Saved entries:
= Beginning of Section =

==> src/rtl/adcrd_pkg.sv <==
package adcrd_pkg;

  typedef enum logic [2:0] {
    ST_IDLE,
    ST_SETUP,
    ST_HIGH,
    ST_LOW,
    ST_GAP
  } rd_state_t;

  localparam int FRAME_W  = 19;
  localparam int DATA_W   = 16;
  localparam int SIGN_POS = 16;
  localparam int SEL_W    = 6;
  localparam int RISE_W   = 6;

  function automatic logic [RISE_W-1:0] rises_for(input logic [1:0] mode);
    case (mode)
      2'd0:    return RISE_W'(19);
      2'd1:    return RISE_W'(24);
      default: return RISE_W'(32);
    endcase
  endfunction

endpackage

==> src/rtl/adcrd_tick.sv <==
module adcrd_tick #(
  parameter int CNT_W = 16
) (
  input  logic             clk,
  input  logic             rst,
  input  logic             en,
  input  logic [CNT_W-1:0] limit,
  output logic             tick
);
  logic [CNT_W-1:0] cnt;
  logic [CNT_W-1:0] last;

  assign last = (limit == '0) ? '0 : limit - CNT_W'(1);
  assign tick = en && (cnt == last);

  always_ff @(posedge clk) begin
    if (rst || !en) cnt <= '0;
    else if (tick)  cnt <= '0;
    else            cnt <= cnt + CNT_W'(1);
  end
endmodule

= End of Section =
= Beginning of Section =

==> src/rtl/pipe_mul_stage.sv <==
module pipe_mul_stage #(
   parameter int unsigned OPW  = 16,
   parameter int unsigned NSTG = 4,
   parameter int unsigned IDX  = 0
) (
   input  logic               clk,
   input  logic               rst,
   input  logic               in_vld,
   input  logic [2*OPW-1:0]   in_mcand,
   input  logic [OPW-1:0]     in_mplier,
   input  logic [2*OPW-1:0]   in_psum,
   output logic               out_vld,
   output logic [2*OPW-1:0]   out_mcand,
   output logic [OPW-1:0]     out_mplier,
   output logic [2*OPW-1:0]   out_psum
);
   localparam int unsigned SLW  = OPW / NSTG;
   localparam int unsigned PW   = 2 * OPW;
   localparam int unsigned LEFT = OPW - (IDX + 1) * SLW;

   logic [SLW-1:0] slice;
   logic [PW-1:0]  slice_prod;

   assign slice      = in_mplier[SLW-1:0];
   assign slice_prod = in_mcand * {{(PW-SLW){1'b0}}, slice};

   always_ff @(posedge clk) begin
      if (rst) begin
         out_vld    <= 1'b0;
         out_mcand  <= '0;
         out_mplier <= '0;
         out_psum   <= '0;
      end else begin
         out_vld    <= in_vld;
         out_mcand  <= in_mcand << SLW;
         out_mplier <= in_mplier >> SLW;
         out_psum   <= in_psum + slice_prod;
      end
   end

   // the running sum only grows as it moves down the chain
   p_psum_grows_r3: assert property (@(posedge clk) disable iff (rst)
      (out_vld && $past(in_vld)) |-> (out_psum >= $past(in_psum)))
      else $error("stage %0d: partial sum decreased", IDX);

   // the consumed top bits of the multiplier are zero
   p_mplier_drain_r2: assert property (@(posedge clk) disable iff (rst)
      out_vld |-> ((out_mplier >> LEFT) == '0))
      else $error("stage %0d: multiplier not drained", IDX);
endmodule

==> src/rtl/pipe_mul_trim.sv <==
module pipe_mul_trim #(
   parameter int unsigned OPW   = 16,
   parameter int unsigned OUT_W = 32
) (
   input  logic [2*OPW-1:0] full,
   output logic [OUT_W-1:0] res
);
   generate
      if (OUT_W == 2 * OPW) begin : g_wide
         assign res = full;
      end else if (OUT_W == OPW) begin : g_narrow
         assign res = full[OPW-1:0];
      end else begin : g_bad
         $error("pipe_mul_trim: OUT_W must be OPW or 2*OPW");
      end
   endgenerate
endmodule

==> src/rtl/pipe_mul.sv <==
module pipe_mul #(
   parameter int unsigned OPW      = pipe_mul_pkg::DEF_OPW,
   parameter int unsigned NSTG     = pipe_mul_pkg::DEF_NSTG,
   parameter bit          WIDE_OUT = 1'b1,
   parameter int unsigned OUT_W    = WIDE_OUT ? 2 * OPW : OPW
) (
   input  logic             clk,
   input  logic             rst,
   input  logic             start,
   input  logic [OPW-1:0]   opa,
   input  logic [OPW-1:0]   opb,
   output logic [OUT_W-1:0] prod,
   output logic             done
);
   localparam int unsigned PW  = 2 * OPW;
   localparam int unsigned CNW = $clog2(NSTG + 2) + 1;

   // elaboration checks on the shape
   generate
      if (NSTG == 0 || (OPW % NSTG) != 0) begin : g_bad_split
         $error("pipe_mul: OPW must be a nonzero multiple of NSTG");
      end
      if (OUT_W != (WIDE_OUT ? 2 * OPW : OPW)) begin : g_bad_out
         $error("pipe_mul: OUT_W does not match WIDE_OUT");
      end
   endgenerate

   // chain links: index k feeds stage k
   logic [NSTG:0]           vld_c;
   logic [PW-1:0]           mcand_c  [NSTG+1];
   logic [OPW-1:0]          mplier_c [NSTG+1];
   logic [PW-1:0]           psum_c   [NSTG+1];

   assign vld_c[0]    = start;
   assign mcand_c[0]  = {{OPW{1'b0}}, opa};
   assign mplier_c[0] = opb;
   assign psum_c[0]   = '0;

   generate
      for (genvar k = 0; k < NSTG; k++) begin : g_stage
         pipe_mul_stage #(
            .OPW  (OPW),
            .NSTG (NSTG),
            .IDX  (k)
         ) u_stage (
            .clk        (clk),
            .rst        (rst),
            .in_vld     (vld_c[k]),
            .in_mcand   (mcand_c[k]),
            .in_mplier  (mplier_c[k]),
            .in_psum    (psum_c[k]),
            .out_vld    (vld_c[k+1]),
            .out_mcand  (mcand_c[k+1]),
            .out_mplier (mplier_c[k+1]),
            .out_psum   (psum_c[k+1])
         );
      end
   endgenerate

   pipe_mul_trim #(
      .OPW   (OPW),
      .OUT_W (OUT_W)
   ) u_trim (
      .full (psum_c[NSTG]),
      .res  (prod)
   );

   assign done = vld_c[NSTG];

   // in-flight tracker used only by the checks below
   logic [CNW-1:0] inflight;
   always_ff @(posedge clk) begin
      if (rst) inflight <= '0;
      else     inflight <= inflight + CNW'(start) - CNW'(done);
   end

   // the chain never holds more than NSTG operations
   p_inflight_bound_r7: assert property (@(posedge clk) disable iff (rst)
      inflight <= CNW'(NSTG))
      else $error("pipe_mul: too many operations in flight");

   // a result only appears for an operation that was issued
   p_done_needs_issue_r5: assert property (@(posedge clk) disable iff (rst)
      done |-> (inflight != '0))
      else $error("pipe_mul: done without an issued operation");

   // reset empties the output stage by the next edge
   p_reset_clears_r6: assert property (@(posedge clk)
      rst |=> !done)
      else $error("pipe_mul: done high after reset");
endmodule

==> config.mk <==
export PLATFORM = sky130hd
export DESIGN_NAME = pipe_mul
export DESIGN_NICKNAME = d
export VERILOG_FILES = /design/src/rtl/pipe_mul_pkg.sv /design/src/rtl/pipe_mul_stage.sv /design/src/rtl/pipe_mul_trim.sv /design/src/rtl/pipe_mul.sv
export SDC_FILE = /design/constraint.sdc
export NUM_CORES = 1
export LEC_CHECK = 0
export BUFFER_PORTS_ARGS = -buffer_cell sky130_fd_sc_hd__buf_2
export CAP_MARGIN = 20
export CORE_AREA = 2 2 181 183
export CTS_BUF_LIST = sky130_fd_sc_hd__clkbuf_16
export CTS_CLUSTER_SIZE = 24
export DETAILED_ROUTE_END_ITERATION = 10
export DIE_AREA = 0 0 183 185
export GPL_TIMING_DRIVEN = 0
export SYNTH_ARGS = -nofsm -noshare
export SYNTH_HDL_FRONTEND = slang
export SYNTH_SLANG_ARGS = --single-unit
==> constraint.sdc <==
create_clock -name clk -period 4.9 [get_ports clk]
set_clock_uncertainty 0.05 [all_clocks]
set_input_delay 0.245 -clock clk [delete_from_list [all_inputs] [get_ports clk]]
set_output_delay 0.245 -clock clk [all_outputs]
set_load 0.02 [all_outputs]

= End of Section =

» Instructions to follow: Pull out all lines from the entries above that include the word "must".

» Answer box:
         $error("pipe_mul_trim: OUT_W must be OPW or 2*OPW");
         $error("pipe_mul: OPW must be a nonzero multiple of NSTG");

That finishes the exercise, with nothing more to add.